Exercise aim :: Your output should be the lines of the data that follow, reproduced exactly from the first through the line bearing "localparam int WCOUNT_W".

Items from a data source

<file path="src/lcfm_pkg.sv">
package lcfm_pkg;

	localparam int NUM_ENTRIES     = 16;
	localparam int NUM_WIDTH_SLOTS = 8;
	localparam int ENTRY_W         = 4;
	localparam int SLOT_W          = 3;
	localparam int ADDR_W          = ENTRY_W + SLOT_W;
	localparam int LIMIT_W         = 5;
	localparam int WCOUNT_W        = 4;
	localparam int WIDTH_W         = 8;
	localparam int BITS_W          = 32;
	localparam int COST_W          = 16;
	localparam int WANT_W          = 32;
	localparam int PROD_W          = WANT_W + WIDTH_W;

	localparam logic [COST_W-1:0]  COST_NONE   = 16'hffff;
	localparam logic [LIMIT_W-1:0] LIMIT_MAX   = LIMIT_W'(NUM_ENTRIES);
	localparam logic [SLOT_W-1:0]  SLOT_LAST   = SLOT_W'(NUM_WIDTH_SLOTS - 1);

	typedef logic [1:0] op_t;
	localparam op_t OP_HEADER = 2'd0;
	localparam op_t OP_WIDTH  = 2'd1;
	localparam op_t OP_QUERY  = 2'd2;

	localparam logic [2:0] REG_ENTRIES_IN_USE = 3'd0;

	typedef enum logic [1:0] {
		ST_IDLE,
		ST_SCAN,
		ST_DRAIN
	} state_t;

	typedef struct packed {
		logic               hdr_we;
		logic               wid_we;
		logic               capture;
		logic               issue;
		logic [ENTRY_W-1:0] rd_entry;
		logic [SLOT_W-1:0]  rd_slot;
		logic               publish;
	} cmd_t;

	typedef struct packed {
		logic pipe_busy;
	} status_t;

endpackage

</file>
<file path="src/lcfm_ctrl.sv">
module lcfm_ctrl (
	input  logic                     clk,
	input  logic                     arst_n,
	input  logic                     start,
	input  lcfm_pkg::op_t            op,
	input  logic [4:0]               entries_in_use,
	input  lcfm_pkg::status_t        status,
	output lcfm_pkg::cmd_t           cmd,
	output logic                     busy
);
	import lcfm_pkg::*;

	state_t               state_q, state_d;
	logic [ADDR_W-1:0]    idx_q;
	logic [LIMIT_W-1:0]   limit_q;
	logic [LIMIT_W-1:0]   limit_d;
	logic                 last_issue;

	assign limit_d = (entries_in_use > LIMIT_MAX) ? LIMIT_MAX : entries_in_use;
	assign last_issue = (idx_q[SLOT_W-1:0] == SLOT_LAST) &&
		(({1'b0, idx_q[ADDR_W-1:SLOT_W]} + 5'd1) == limit_q);

	always_ff @(posedge clk or negedge arst_n) begin
		if (!arst_n) begin
			state_q <= ST_IDLE;
			idx_q   <= '0;
			limit_q <= '0;
		end else begin
			state_q <= state_d;
			if (cmd.capture) begin
				idx_q   <= '0;
				limit_q <= limit_d;
			end else if (cmd.issue) begin
				idx_q <= idx_q + 7'd1;
			end
		end
	end

	always_comb begin
		state_d      = state_q;
		cmd          = '0;
		cmd.rd_entry = idx_q[ADDR_W-1:SLOT_W];
		cmd.rd_slot  = idx_q[SLOT_W-1:0];
		case (state_q)
			ST_IDLE: begin
				if (start) begin
					cmd.hdr_we = (op == OP_HEADER);
					cmd.wid_we = (op == OP_WIDTH);
					if (op == OP_QUERY) begin
						cmd.capture = 1'b1;
						state_d = (limit_d == '0) ? ST_DRAIN : ST_SCAN;
					end
				end
			end
			ST_SCAN: begin
				cmd.issue = 1'b1;
				if (last_issue)
					state_d = ST_DRAIN;
			end
			ST_DRAIN: begin
				// The best-so-far registers are final once the last slot has left the pipe.
				if (!status.pipe_busy) begin
					cmd.publish = 1'b1;
					state_d = ST_IDLE;
				end
			end
			default: state_d = ST_IDLE;
		endcase
	end

	assign busy = (state_q != ST_IDLE);

endmodule

</file>
<file path="src/lcfm_dp.sv">
module lcfm_dp (
	input  logic               clk,
	input  logic               arst_n,
	input  lcfm_pkg::cmd_t     cmd,
	output lcfm_pkg::status_t  status,
	input  logic [3:0]         entry_index,
	input  logic [2:0]         slot_index,
	input  logic [7:0]         width_value,
	input  logic [31:0]        total_bits,
	input  logic [15:0]        entry_cost,
	input  logic [3:0]         width_count,
	input  logic [31:0]        want_width,
	input  logic [31:0]        want_depth,
	output logic               done,
	output logic               found,
	output logic [3:0]         best_entry,
	output logic [15:0]        min_cost
);
	import lcfm_pkg::*;

	logic [BITS_W-1:0]   bits_mem  [NUM_ENTRIES];
	logic [COST_W-1:0]   price_mem [NUM_ENTRIES];
	logic [WCOUNT_W-1:0] cnt_mem   [NUM_ENTRIES];
	logic [WIDTH_W-1:0]  wid_mem   [NUM_ENTRIES*NUM_WIDTH_SLOTS];

	logic [WANT_W-1:0]   want_w_q, want_d_q;
	logic                want_zero_q;

	logic                valid_s1, valid_s2;
	logic [WIDTH_W-1:0]  width_s1;
	logic [BITS_W-1:0]   bits_s1, bits_s2;
	logic [COST_W-1:0]   price_s1, price_s2;
	logic [WCOUNT_W-1:0] cnt_s1;
	logic [SLOT_W-1:0]   slot_s1;
	logic [ENTRY_W-1:0]  entry_s1, entry_s2;
	logic                last_s2;
	logic [PROD_W-1:0]   prod_s2;
	logic                okw_s2;

	logic                fit_q, hit_q;
	logic [COST_W-1:0]   cost_q;
	logic [ENTRY_W-1:0]  entry_q;
	logic                slot_hit, entry_fit;

	always_ff @(posedge clk) begin
		if (cmd.hdr_we) begin
			bits_mem[entry_index]  <= total_bits;
			price_mem[entry_index] <= entry_cost;
			cnt_mem[entry_index]   <= width_count;
		end
		if (cmd.wid_we)
			wid_mem[{entry_index, slot_index}] <= width_value;
		if (cmd.capture) begin
			want_w_q    <= want_width;
			want_d_q    <= want_depth;
			want_zero_q <= (want_width == '0) || (want_depth == '0);
		end
		width_s1 <= wid_mem[{cmd.rd_entry, cmd.rd_slot}];
		bits_s1  <= bits_mem[cmd.rd_entry];
		price_s1 <= price_mem[cmd.rd_entry];
		cnt_s1   <= cnt_mem[cmd.rd_entry];
		slot_s1  <= cmd.rd_slot;
		entry_s1 <= cmd.rd_entry;
		// depth <= bits / width is the same as depth * width <= bits for a non-zero width.
		prod_s2  <= {8'b0, want_d_q} * {32'b0, width_s1};
		okw_s2   <= !want_zero_q && (width_s1 != '0) &&
			({24'b0, width_s1} >= want_w_q) && ({1'b0, slot_s1} < cnt_s1);
		bits_s2  <= bits_s1;
		price_s2 <= price_s1;
		entry_s2 <= entry_s1;
		last_s2  <= (slot_s1 == SLOT_LAST);
	end

	assign slot_hit  = okw_s2 && (prod_s2 <= {8'b0, bits_s2});
	assign entry_fit = fit_q || slot_hit;

	always_ff @(posedge clk or negedge arst_n) begin
		if (!arst_n) begin
			valid_s1   <= 1'b0;
			valid_s2   <= 1'b0;
			fit_q      <= 1'b0;
			hit_q      <= 1'b0;
			cost_q     <= COST_NONE;
			entry_q    <= '0;
			done       <= 1'b0;
			found      <= 1'b0;
			best_entry <= '0;
			min_cost   <= COST_NONE;
		end else begin
			valid_s1 <= cmd.issue;
			valid_s2 <= valid_s1;
			done     <= cmd.publish;
			if (cmd.capture) begin
				fit_q   <= 1'b0;
				hit_q   <= 1'b0;
				cost_q  <= COST_NONE;
				entry_q <= '0;
			end else if (valid_s2) begin
				if (last_s2) begin
					fit_q <= 1'b0;
					// Strictly lower only, so the earliest entry keeps a tie.
					if (entry_fit && (price_s2 < cost_q)) begin
						hit_q   <= 1'b1;
						cost_q  <= price_s2;
						entry_q <= entry_s2;
					end
				end else begin
					fit_q <= entry_fit;
				end
			end
			if (cmd.publish) begin
				found      <= hit_q;
				best_entry <= entry_q;
				min_cost   <= cost_q;
			end
		end
	end

	assign status.pipe_busy = valid_s1 || valid_s2;

endmodule

</file>
<file path="src/lowest_cost_fit_matcher.sv">
// Load transactions (header or width slot) complete at the accepting edge; busy stays low.
// A query scans entries_in_use entries (at most 16) times 8 width slots, one slot per cycle
// through a three-stage read, multiply and compare pipe, and the result is then published with done.
// busy falls as done rises, so the next query is accepted at the edge that takes the result.
// The receiver cannot stall: found, best_entry and min_cost are valid only while done is high.
// arst_n clears control state and entries_in_use; the table is undefined until loaded.
module lowest_cost_fit_matcher (
	input  logic        clk,
	input  logic        arst_n,
	input  logic        psel,
	input  logic        penable,
	input  logic        pwrite,
	input  logic [2:0]  paddr,
	input  logic [31:0] pwdata,
	output logic [31:0] prdata,
	output logic        pready,
	input  logic        start,
	output logic        busy,
	input  logic [1:0]  op,
	input  logic [3:0]  entry_index,
	input  logic [2:0]  slot_index,
	input  logic [7:0]  width_value,
	input  logic [31:0] total_bits,
	input  logic [15:0] entry_cost,
	input  logic [3:0]  width_count,
	input  logic [31:0] want_width,
	input  logic [31:0] want_depth,
	output logic        done,
	output logic        found,
	output logic [3:0]  best_entry,
	output logic [15:0] min_cost
);
	import lcfm_pkg::*;

	logic [LIMIT_W-1:0] entries_in_use_q;
	cmd_t               cmd;
	status_t            status;

	assign pready = 1'b1;

	always_ff @(posedge clk or negedge arst_n) begin
		if (!arst_n) begin
			entries_in_use_q <= '0;
		end else if (psel && penable && pwrite && (paddr == REG_ENTRIES_IN_USE)) begin
			entries_in_use_q <= pwdata[LIMIT_W-1:0];
		end
	end

	assign prdata = (paddr == REG_ENTRIES_IN_USE) ? {27'b0, entries_in_use_q} : '0;

	lcfm_ctrl u_ctrl (
		.clk            (clk),
		.arst_n         (arst_n),
		.start          (start),
		.op             (op),
		.entries_in_use (entries_in_use_q),
		.status         (status),
		.cmd            (cmd),
		.busy           (busy)
	);

	lcfm_dp u_dp (
		.clk         (clk),
		.arst_n      (arst_n),
		.cmd         (cmd),
		.status      (status),
		.entry_index (entry_index),
		.slot_index  (slot_index),
		.width_value (width_value),
		.total_bits  (total_bits),
		.entry_cost  (entry_cost),
		.width_count (width_count),
		.want_width  (want_width),
		.want_depth  (want_depth),
		.done        (done),
		.found       (found),
		.best_entry  (best_entry),
		.min_cost    (min_cost)
	);

endmodule

</file>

Worked solution ::
<file path="src/lcfm_pkg.sv">
package lcfm_pkg;

	localparam int NUM_ENTRIES     = 16;
	localparam int NUM_WIDTH_SLOTS = 8;
	localparam int ENTRY_W         = 4;
	localparam int SLOT_W          = 3;
	localparam int ADDR_W          = ENTRY_W + SLOT_W;
	localparam int LIMIT_W         = 5;
	localparam int WCOUNT_W        = 4;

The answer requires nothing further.